[Stored records]
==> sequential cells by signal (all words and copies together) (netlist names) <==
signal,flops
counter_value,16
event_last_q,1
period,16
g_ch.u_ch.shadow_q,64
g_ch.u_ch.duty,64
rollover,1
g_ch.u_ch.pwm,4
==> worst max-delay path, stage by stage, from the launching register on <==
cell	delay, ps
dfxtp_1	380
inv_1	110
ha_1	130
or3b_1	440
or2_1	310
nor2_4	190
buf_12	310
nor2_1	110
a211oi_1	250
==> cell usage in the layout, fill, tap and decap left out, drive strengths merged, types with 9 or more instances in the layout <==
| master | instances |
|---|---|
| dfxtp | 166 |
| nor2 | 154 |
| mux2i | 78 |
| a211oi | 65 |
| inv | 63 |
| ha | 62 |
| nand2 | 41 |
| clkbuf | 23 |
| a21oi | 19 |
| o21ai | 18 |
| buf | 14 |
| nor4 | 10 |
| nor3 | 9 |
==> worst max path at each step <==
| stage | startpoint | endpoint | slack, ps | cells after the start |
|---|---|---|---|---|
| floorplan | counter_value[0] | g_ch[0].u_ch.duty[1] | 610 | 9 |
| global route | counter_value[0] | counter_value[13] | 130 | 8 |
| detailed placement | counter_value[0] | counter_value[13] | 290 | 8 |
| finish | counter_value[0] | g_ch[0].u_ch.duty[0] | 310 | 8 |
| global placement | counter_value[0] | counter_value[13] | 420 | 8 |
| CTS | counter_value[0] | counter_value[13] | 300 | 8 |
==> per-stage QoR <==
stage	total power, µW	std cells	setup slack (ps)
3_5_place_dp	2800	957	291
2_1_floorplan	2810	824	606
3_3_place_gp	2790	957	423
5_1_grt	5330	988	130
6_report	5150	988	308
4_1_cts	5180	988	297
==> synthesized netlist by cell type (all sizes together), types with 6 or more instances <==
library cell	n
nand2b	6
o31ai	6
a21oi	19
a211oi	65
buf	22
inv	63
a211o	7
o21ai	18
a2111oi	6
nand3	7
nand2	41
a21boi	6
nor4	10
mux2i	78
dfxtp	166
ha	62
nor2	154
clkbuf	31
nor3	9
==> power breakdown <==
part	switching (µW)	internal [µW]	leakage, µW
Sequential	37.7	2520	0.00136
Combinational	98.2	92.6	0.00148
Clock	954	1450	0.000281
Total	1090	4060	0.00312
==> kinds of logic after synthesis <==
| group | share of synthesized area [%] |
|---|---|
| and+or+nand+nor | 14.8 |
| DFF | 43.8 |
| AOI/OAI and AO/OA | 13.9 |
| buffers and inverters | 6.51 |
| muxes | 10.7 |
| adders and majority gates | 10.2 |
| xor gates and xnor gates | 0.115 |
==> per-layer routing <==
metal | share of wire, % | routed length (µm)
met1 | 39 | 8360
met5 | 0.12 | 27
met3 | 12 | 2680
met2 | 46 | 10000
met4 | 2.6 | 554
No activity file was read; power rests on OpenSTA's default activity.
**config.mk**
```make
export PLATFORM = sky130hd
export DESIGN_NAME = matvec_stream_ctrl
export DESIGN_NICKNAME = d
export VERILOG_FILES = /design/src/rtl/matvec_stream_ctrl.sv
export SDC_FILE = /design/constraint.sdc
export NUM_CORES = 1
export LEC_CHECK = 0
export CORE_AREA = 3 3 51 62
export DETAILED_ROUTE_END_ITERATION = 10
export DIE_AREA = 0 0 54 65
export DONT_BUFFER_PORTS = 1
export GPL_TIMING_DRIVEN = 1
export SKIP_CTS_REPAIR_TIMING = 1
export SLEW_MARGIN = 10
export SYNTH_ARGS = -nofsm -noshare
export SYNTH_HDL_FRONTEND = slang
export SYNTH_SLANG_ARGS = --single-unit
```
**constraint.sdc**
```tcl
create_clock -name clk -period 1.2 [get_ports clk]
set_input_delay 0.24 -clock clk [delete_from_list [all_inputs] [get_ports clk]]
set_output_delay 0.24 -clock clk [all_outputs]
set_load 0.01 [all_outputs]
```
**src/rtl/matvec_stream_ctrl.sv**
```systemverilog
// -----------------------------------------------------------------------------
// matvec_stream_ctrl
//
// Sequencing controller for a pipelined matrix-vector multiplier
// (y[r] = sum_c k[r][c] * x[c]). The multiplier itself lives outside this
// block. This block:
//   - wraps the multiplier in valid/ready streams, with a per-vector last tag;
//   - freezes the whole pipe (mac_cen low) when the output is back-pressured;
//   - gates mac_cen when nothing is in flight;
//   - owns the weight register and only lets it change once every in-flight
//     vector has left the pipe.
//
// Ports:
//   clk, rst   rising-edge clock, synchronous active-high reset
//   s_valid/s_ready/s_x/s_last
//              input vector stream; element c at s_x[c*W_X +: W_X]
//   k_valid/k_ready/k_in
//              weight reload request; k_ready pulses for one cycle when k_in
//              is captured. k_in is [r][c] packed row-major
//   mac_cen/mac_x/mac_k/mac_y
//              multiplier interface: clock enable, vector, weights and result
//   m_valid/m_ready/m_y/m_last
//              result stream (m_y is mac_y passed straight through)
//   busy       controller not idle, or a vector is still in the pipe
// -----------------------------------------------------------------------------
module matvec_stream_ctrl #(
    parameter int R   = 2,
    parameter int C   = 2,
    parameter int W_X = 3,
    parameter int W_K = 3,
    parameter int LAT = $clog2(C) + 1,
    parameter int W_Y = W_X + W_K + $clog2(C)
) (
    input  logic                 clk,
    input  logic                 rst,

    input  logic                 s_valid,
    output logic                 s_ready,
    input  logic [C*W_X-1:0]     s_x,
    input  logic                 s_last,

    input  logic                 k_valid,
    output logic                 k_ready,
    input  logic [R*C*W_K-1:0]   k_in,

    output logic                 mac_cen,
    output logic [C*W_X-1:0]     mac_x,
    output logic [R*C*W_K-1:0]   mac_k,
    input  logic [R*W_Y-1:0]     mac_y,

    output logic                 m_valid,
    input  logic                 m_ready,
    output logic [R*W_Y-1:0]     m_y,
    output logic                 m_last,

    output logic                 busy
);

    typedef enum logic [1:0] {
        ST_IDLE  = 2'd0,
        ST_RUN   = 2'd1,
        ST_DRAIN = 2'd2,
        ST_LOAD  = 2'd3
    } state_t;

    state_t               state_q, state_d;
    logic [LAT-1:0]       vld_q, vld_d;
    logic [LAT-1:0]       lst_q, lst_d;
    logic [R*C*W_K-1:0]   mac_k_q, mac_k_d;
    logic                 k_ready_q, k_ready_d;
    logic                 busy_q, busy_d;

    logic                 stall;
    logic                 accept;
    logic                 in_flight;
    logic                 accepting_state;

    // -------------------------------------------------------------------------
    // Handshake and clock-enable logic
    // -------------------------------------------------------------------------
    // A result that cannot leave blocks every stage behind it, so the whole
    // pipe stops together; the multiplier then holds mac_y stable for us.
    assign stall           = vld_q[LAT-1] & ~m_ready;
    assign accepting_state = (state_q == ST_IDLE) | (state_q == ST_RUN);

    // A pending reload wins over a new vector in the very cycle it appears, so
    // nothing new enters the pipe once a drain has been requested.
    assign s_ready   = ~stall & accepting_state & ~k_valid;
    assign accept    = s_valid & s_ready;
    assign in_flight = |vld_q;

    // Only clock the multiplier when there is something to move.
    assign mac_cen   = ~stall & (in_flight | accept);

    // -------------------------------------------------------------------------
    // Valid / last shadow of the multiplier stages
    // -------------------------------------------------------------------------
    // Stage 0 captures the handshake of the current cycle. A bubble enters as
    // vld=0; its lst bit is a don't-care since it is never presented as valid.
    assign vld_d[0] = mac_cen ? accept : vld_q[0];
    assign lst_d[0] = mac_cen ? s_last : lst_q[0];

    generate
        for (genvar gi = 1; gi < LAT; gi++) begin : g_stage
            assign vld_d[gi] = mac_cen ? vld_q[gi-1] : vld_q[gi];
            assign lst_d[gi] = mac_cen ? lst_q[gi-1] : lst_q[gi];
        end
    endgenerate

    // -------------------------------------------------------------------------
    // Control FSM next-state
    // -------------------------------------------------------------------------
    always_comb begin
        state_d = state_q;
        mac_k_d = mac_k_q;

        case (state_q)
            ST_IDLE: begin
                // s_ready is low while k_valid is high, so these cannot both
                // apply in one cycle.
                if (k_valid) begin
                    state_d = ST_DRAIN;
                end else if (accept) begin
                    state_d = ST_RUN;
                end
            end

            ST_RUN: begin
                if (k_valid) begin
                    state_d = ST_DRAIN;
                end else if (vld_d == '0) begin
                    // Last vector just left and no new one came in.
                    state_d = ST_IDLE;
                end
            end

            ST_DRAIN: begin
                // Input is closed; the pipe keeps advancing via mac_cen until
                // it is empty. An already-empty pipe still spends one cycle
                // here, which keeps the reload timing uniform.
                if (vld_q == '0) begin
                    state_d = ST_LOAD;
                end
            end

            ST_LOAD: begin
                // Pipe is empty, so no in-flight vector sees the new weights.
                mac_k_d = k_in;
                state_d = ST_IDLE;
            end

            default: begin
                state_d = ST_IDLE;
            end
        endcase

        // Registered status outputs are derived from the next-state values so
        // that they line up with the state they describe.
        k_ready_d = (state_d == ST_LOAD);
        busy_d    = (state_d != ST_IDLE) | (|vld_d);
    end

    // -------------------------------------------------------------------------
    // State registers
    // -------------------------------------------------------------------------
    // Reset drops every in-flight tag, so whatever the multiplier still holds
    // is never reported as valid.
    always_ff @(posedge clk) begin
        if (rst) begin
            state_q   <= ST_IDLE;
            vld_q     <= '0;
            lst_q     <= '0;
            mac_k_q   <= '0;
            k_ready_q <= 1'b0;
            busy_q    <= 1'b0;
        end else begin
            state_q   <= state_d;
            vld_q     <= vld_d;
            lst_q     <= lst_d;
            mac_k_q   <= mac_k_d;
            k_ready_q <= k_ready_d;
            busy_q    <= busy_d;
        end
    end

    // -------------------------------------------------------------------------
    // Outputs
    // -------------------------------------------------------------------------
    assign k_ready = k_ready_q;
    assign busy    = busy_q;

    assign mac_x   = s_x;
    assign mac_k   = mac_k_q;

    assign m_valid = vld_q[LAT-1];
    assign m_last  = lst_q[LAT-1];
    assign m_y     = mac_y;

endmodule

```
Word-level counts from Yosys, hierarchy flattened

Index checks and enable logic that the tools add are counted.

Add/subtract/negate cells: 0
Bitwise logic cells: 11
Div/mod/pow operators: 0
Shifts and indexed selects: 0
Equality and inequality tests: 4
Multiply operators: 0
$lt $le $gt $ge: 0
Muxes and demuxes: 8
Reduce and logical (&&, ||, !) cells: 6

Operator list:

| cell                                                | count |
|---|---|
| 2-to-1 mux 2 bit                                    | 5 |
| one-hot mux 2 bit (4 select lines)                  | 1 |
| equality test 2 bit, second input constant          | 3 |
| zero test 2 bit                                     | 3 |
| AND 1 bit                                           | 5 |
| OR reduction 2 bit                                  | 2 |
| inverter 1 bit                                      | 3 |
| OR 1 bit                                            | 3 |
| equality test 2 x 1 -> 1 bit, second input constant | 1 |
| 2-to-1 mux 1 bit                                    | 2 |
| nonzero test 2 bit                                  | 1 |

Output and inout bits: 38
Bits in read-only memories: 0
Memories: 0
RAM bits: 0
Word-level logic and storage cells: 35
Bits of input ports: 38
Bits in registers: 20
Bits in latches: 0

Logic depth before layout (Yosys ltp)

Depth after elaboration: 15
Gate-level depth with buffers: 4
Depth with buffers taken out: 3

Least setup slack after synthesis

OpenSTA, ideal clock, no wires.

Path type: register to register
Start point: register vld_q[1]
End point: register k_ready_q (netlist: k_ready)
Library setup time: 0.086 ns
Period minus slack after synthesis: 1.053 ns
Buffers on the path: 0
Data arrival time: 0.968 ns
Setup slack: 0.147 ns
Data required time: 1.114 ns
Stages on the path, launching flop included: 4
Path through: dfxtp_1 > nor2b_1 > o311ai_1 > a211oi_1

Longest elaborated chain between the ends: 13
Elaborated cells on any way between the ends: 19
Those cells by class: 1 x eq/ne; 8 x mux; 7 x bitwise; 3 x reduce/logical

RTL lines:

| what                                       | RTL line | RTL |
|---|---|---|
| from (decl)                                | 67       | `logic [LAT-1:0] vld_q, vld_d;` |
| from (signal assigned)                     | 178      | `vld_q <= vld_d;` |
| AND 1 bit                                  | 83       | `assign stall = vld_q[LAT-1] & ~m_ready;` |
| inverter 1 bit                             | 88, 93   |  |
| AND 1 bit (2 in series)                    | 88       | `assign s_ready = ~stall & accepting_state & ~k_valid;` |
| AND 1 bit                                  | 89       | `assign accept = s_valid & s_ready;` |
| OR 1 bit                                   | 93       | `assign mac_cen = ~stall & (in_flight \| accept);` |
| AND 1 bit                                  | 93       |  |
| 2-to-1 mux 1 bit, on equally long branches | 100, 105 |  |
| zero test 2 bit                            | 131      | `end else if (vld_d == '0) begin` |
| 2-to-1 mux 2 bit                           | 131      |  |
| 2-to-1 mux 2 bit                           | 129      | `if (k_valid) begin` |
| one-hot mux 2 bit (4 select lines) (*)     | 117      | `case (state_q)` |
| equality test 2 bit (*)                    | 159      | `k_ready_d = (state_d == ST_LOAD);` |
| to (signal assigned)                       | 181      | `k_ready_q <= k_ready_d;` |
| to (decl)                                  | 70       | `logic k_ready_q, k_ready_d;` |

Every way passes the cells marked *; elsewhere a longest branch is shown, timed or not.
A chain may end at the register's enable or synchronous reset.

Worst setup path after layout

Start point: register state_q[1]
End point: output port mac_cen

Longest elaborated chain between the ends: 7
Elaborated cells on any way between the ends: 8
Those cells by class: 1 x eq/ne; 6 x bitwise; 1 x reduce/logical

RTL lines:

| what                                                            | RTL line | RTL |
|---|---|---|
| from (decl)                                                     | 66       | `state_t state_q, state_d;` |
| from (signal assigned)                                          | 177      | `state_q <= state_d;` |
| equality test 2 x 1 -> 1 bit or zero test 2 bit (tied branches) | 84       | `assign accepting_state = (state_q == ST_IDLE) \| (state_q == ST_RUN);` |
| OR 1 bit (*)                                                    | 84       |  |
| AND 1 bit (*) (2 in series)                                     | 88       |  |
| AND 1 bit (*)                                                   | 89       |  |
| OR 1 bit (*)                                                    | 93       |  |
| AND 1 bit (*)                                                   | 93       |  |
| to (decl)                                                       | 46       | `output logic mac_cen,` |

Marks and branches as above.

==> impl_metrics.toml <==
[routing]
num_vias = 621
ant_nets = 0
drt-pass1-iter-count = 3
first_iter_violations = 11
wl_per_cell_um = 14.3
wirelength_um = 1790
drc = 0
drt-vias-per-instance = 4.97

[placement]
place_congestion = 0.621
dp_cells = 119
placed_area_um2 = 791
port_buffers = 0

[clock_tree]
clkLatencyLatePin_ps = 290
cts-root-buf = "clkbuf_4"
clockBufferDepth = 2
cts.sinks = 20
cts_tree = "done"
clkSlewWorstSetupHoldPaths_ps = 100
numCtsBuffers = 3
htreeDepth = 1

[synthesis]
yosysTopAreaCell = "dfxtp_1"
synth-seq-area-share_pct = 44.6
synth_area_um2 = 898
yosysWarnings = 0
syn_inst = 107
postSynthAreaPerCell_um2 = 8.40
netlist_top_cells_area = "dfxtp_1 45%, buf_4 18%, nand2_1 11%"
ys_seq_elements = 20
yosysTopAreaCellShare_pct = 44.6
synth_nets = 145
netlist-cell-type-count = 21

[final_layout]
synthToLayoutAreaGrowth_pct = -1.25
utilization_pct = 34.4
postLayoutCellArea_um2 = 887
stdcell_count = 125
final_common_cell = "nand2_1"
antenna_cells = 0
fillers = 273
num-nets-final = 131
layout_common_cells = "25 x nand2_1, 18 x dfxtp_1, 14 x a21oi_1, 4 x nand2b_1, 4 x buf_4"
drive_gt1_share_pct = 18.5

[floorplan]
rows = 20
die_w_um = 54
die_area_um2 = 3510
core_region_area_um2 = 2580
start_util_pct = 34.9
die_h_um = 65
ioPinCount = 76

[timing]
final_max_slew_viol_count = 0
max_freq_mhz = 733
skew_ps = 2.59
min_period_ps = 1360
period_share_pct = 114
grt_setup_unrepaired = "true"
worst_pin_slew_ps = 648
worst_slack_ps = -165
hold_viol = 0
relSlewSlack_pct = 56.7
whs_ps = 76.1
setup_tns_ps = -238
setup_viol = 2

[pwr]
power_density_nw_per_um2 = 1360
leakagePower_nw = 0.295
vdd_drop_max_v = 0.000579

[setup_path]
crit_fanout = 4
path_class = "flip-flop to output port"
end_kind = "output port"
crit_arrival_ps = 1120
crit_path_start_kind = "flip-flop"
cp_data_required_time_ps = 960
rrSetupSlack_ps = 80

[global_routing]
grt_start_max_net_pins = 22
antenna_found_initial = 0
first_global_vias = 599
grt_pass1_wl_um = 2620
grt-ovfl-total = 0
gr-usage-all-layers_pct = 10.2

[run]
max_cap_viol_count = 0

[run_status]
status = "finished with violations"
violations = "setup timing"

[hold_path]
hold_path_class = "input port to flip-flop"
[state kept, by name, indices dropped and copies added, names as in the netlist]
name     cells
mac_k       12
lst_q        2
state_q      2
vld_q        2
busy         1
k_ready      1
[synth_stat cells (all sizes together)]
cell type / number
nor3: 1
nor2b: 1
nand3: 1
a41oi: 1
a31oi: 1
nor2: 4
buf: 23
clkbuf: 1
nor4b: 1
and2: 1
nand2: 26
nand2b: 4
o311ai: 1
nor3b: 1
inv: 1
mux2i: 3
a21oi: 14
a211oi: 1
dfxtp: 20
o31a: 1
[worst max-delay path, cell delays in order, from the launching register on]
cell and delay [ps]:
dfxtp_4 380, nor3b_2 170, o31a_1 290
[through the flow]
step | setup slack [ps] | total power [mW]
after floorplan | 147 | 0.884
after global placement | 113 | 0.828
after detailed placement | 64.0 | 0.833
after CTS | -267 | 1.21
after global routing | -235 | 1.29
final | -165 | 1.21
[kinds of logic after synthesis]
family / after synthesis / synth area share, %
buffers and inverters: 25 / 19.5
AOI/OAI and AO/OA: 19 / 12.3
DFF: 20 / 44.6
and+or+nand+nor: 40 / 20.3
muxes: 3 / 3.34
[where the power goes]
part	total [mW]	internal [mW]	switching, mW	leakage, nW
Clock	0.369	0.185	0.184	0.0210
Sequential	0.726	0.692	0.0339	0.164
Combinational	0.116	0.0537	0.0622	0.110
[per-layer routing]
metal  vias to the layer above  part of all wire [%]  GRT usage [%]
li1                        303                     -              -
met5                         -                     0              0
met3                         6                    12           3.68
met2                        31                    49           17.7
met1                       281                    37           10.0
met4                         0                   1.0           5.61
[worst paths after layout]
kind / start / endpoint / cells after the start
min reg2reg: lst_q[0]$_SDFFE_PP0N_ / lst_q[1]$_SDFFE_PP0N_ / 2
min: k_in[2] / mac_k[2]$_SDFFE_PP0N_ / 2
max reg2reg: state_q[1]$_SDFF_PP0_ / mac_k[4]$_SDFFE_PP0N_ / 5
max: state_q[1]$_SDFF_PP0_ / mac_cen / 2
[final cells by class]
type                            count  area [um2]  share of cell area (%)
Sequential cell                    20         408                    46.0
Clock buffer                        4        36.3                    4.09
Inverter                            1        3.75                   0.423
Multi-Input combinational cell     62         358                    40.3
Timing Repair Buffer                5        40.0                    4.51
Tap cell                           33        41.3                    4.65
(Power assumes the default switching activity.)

EXERCISE REQUIREMENTS:
Output the lines of the records above exactly as they appear, from the line containing "metal | share of wire, % | routed length (µm)" through the line containing "met4 | 2.6 | 554".

OUTPUT FOR THIS EXERCISE:
metal | share of wire, % | routed length (µm)
met1 | 39 | 8360
met5 | 0.12 | 27
met3 | 12 | 2680
met2 | 46 | 10000
met4 | 2.6 | 554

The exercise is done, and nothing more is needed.